The Prime Minister, premiers and chief ministers will meet again on Friday amid pushes from some states to enforce more wide-ranging lockdowns, and calls for action to protect renters and employees.
NSW Premier Gladys Berejiklian warned on Thursday morning that the state may need to enforce more strict lockdown measures if the measures already taken don't show an impact in the number of cases.
"I'm saying to the community that if we're not convinced we've had a sufficient amount of success, NSW will have to take further action and that's a position I've been clear on from day one," Ms Berejiklian said.
"If there's a significant shift ... you know you need to take further action."
Measures taken by NSW are likely to affect the ACT, with Chief Minister Andrew Barr previously saying the territory would seek to align itself with the surrounding state wherever possible on the shutdown of non-essential services.
The border between NSW and the ACT will not be closed, Health Minister Rachel Stephen-Smith said on Thursday, but residents were advised against travelling between the two regions if they didn't need to.
"There are simply too many people who live in Queanbeyan and work in essential services in the ACT and vice versa," she said.
"If you don't need to travel within the region, and certainly if you don't need to travel within regions, you should not need to be doing so."
Labor and the Greens have been pushing for tenants to be protected from evictions during the economic crisis caused by the public health emergency, a move which has already been mooted in Tasmania, where legislation has been introduced to the upper house.
The matter has already been considered but hasn't been finalised by the national cabinet, with considerations for different systems in different states and the need to involve banks and creditors.
"The states, working together with the Treasurer, have done some excellent work today and there's more work to be done on that," Prime Minister Scott Morrison said on Tuesday.
Labor said banks and landlords also need to be supported in order to protect tenants from evictions.
"It's understandable that landlords rely upon some income coming in from the investments that they have made. It's also the case that we need to have more payment flexibility in place," Labor leader Anthony Albanese said on Thursday.

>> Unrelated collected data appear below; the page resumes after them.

What follows belongs to an exercise in optimizing a design on an open flow for small area and a short achievable clock period; a production flow would make more cautious choices. Where RTL was checked, it was by simulation tests only, not by an equivalence proof against the original. Power is estimated from default activity; no workload was simulated.

job 102:
==> flow/design.v (excerpt) <==
module ula(
    input clk14,			 
	 input reset,			 
    input [15:0] a,		 
    input [7:0] din,		 
	 output [7:0] dout,	 
    input mreq_n,			 
    input iorq_n,			 
    input rd_n,			 
    input wr_n,			 
	 input rfsh_n,			 
	 output clkcpu,		 
	 output msk_int_n,	 
    output [13:0] va,	  
	 input [7:0] vramdout, 
	 output [7:0] vramdin, 
    output vramoe,		 
    output vramcs,		  
    output vramwe,		 
    input ear,				   
    output mic,			    
    output spk,            
	 output [7:0] kbrows,    
    input [4:0] kbcolumns,	 
    output r,				
    output g,				 
    output b,				 
    output i,				 
	 output [7:0] rgbulaplus,	 
	 output ulaplus_enabled,	 
    output csync,			
    output hsync,
    output vsync
    );
For scale: roughly 2,100 cells after synthesis, ~660 flip-flops, about 110 I/O pins, roughly 28,000 um2 of cells after synthesis.
==> flow/config.mk <==
export PLATFORM = sky130hd
export DESIGN_NAME = ula
export DESIGN_NICKNAME = ula
export VERILOG_FILES = /design/flow/design.v
export SDC_FILE = /design/flow/constraint.sdc
export NUM_CORES = 4
export LEC_CHECK = 0
export CAP_MARGIN = 20
export CORE_MARGIN = 2
export CORE_UTILIZATION = 40
export PLACE_DENSITY = 0.6
export SETUP_SLACK_MARGIN = 4.6
export SLEW_MARGIN = 20
export SYNTH_HIERARCHICAL = 1
export SYNTH_MINIMUM_KEEP_SIZE = 0
export TNS_END_PERCENT = 100
==> flow/constraint.sdc <==
create_clock -name core_clock -period 10.0 [get_ports {clk14}]
set_input_delay 2.0000 -clock core_clock [delete_from_list [all_inputs] [get_ports {clk14}]]
set_output_delay 2.0000 -clock core_clock [all_outputs]
set_load 0.01 [all_outputs]
standard.sh (not shown) runs the stock make flow with config.mk's settings and CLKGATE_MAP_FILE= SYNTH_SCRIPT=/design/flow/synth_recipe.tcl, a recipe that flattens the netlist after the stock synthesis.
==> flow/flow/run.sh <==
#!/bin/bash
# Layout flow: the standard flow (standard.sh, ORFS) with three changes
# made through ORFS's own variables:
#  - ports are buffered with sky130_fd_sc_hd__buf_1 rather than the delay
#    buffer buffer_ports picks by default;
#  - clock tree synthesis uses clkbuf_16 sink clusters and no dummy loads;
#  - everything else as in the standard flow (synthesis unchanged).
# Each step's full output goes to a log file in this folder.
set -euo pipefail
export BUFFER_PORTS_ARGS="-buffer_cell sky130_fd_sc_hd__buf_1"
export CTS_ARGS="-sink_clustering_enable -repair_clock_nets -dont_use_dummy_load -buf_list sky130_fd_sc_hd__clkbuf_16 -sink_clustering_size 24 -sink_clustering_max_diameter 70"
bash standard.sh synth > synth.log 2>&1
bash standard.sh floorplan > floorplan.log 2>&1
bash standard.sh place > place.log 2>&1
bash standard.sh cts > cts.log 2>&1
bash standard.sh route > route.log 2>&1
bash standard.sh finish > finish.log 2>&1
The following lists how job 104 was set up differently from job 102:
-- flow/design.v --
<<< job 102, line 279
	end
	wire addrreg_wr = clk7_rise && addrportsel && !wr_n;
	wire next_from_din = addrreg_wr && !fetchslot_next;
	wire [5:0] ra = next_from_din ? din[5:0] : paletteaddr_reg;
	wire [7:0] ra_hi = 8'b1 << ra[5:3];
>>> job 104, line 279
	end
	wire addrreg_wr = clk7_rise && addrportsel && !wr_n;
	reg din_may_be_next;
	always @(posedge clk14)
		if (reset)
			din_may_be_next <= 1;
		else
			din_may_be_next <= clk7 && !fetchslot_next2;
	wire next_from_din = din_may_be_next && addrportsel && !wr_n;
	wire [5:0] ra = next_from_din ? din[5:0] : paletteaddr_reg;
	wire [7:0] ra_hi = 8'b1 << ra[5:3];
<<< job 102, line 288
	wire [7:0] palettefirst;	 
	reg [7:0] palettedout;
	wire palette_useread = !palette_bypass && !reset;
	wire [7:0] palette_other = palette_bypass ? din : palettefirst;
	always @(posedge clk14)
		palettedout <= palette_useread ? paletteread : palette_other;
	ram64bytes palette (
		.clk(clk14),
>>> job 104, line 294
	wire [7:0] palettefirst;	 
	reg [7:0] palettedout;
	always @(posedge clk14)
		palettedout <= palette_bypass ? din : reset ? palettefirst : paletteread;
	ram64bytes palette (
		.clk(clk14),
<<< job 102, line 442
	output [7:0] dout
	);
	wire [7:0] kb = {1'b1,ear,1'b1,kbcolumns};
	wire [7:0] tmx = {6'b000000,timex,1'b0};
	genvar k;
	generate
		for (k = 0; k < 8; k = k + 1) begin : dbit
			ula_dout_bit m (
				.a15(a[15]), .a14(a[14]), .a7(a[7]), .a6(a[6]), .a5(a[5]), .a4(a[4]),
				.a3(a[3]), .a2(a[2]), .a1(a[1]), .a0(a[0]),
				.mreq_n(mreq_n), .iorq_n(iorq_n), .rd_n(rd_n),
				.vram(vramdout[k]), .kb(kb[k]), .tmx(tmx[k]), .addrreg(addrreg[k]),
				.data(data_dout[k]), .idle(idle_dout[k]),
				.dout(dout[k])
				);
		end
	endgenerate
endmodule
module ula_dout_bit(
	input a15, input a14, input a7, input a6, input a5, input a4,
	input a3, input a2, input a1, input a0,
	input mreq_n,
	input iorq_n,
	input rd_n,
	input vram,		 
	input kb,		 
	input tmx,		 
	input addrreg,	 
	input data,		 
	input idle,		 
	output dout
	);
	wire s_vram = !a15 && a14 && !mreq_n && !rd_n;	 
	wire ulap = a14 ? data : addrreg;	 
	wire io1 = (a7 && a6 && a5 && a4 && a3 && a2 && a1) ? tmx :	 
	           (!a2 && !a7 && !a6 && a15) ? ulap : idle;	 
	wire io = a0 ? io1 : kb;	 
	wire cpu = (!iorq_n && !rd_n) ? io : idle;
	assign dout = s_vram ? vram : cpu;
endmodule
>>> job 104, line 446
	output [7:0] dout
	);
	wire s_vram = !a[15] && a[14] && !mreq_n && !rd_n;	 
	wire [7:0] ulap_dout = a[14] ? data_dout : addrreg;	 
	wire [7:0] io1_dout = (a[7:1]==7'h7F) ? {6'b000000,timex,1'b0} :	 
	                      (!a[2] && a[7:6]==2'b00 && a[15]) ? ulap_dout : idle_dout;	 
	wire [7:0] io_dout = a[0] ? io1_dout : {1'b1,ear,1'b1,kbcolumns};	 
	wire [7:0] cpu_dout = (!iorq_n && !rd_n) ? io_dout : idle_dout;
	assign dout = s_vram ? vramdout : cpu_dout;
endmodule
## What came out
Job 104 finished every stage and its layout cleared the timing, design-rule and antenna checks. In job 104, the non-filler instance count after layout came out 73 below the value in job 102. Job 104 -> job 102: number of input and output port buffers inserted delta 0, exact match. Delta (job 104 minus job 102): clock latency of the later-clocked register in the worst-skew pair went up 0.02 ns, post-route minimum period went down 0.086 ns. [compare] base=job 102 new=job 104: critical path's largest stage delay lost 0.06 ns, design area went down 1.7%. Relative to job 102, total power of the final layout has decreased by about 0.55% in job 104. Job 104 reports a lower count of plain and timing-repair buffers in the layout than job 102 does. Total leakage power: job 104 < job 102.
No functional check of the RTL was part of any run of this note.


ula, a different RTL version from the one above (not shown whole).
==> module ula_dout, before the edit <==
module ula_dout(
	input [15:0] a,
	input mreq_n,
	input iorq_n,
	input rd_n,
	input [7:0] vramdout,
	input ear,
	input [4:0] kbcolumns,
	input timex,
	input [7:0] addrreg,
	input [7:0] data_dout,
	input [7:0] idle_dout,
	output [7:0] dout
	);
	wire s_vram = !a[15] && a[14] && !mreq_n && !rd_n;	 
	wire io_rd = !iorq_n && !rd_n;
	wire s_kb = io_rd && !a[0] && !s_vram;	 
	wire s_tmx = io_rd && (a[7:0]==8'hFF) && !s_vram;	 
	wire s_ulap = io_rd && a[0] && !a[2] && (a[7:6]==2'b00) && a[15];	 
	wire s_addr = s_ulap && !a[14];
	wire s_data = s_ulap && a[14];
	wire s_idle = !s_vram && !(io_rd && (!a[0] || (&a[7:1]) || (!a[2] && a[7:6]==2'b00 && a[15])));
	assign dout = ({8{s_vram}} & vramdout) |
	              ({8{s_kb}} & {1'b1,ear,1'b1,kbcolumns}) |
	              ({8{s_tmx}} & {6'b000000,timex,1'b0}) |
	              ({8{s_addr}} & addrreg) |
	              ({8{s_data}} & data_dout) |
	              ({8{s_idle}} & idle_dout);
endmodule
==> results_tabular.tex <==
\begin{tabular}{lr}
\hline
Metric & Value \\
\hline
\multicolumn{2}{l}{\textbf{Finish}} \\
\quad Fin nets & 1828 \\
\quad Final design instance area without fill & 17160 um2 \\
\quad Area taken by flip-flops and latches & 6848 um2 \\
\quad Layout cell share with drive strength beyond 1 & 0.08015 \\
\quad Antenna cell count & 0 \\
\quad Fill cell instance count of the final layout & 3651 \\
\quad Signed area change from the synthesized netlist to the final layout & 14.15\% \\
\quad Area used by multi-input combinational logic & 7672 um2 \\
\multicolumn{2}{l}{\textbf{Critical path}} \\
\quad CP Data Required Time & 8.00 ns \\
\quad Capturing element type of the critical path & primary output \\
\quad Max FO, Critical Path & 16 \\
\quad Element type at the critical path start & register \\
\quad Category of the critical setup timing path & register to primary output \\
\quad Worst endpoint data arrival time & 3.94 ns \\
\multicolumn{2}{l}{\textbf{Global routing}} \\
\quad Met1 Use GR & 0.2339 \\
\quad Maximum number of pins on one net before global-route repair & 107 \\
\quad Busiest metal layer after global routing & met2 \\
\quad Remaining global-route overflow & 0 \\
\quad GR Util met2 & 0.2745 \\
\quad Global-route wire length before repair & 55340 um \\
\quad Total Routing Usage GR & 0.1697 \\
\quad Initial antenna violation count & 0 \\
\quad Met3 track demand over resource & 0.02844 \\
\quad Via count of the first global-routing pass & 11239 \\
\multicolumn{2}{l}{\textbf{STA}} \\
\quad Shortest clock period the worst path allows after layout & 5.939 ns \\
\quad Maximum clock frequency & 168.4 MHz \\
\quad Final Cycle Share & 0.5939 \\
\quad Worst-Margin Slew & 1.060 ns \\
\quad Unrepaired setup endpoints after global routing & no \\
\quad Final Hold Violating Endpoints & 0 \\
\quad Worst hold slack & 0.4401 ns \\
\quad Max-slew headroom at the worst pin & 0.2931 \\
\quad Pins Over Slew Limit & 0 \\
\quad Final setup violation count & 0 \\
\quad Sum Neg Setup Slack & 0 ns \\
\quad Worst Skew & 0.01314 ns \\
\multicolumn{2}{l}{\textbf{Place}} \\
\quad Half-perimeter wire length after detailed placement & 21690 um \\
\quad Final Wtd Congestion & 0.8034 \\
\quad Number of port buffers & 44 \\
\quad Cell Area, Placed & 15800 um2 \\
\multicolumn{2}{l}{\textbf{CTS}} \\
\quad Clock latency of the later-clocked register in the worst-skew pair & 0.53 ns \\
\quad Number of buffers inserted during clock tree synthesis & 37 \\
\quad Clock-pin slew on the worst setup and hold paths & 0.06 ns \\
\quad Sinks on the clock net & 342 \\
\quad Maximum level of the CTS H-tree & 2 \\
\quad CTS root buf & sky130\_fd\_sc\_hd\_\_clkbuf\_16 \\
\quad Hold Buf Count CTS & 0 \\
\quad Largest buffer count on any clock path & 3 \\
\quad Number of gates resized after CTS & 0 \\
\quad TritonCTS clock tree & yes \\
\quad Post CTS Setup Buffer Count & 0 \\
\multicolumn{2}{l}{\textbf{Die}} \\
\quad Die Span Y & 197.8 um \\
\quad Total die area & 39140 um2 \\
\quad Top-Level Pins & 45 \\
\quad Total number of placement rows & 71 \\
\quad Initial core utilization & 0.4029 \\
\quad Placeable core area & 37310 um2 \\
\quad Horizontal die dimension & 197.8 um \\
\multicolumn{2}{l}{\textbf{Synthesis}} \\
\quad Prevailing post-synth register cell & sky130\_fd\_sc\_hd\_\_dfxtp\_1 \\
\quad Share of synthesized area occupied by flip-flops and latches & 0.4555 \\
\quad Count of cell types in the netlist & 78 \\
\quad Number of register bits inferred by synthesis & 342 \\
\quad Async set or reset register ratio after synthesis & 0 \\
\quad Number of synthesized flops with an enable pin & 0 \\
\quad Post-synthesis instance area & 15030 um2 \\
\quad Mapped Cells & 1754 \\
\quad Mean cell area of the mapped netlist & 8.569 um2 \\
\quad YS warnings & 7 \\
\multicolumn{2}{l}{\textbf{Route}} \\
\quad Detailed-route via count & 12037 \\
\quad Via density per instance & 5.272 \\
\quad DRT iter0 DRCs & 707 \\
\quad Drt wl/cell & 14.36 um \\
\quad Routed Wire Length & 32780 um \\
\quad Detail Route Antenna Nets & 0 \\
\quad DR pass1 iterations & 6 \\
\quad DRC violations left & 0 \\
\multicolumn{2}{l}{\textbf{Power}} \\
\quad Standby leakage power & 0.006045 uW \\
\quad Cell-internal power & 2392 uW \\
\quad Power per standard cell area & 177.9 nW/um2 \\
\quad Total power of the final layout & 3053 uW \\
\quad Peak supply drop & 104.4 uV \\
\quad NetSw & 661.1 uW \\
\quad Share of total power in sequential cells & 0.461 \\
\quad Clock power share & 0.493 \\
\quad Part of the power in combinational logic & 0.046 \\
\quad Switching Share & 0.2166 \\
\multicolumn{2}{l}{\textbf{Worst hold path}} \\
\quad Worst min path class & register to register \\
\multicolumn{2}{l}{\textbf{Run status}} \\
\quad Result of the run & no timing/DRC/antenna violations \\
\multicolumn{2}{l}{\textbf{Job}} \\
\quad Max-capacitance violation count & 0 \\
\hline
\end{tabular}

The government is distancing itself from calls for Australia to introduce wage subsidies similar to those already introduced in the United Kingdom, with Finance Minister Mathias Cormann saying it wasn't the best way in the Australian context.
"Doing it the way that we have through the existing jobseeker payment framework was the fastest way to provide the necessary support to those Australians who through no fault of their own are losing their job because of the economic impact of the coronavirus," Senator Cormann said.
While not ruling out further action, the Finance Minister wouldn't give details of what was being considered.
"We have always said that our approach to this will be scalable. We will continue to assess what is an evolving situation still," he said.
"We will continue to make judgements on how the support packages that are already out there can be further improved. Of course we will continue to make judgements."
The national cabinet will meet again on Friday morning.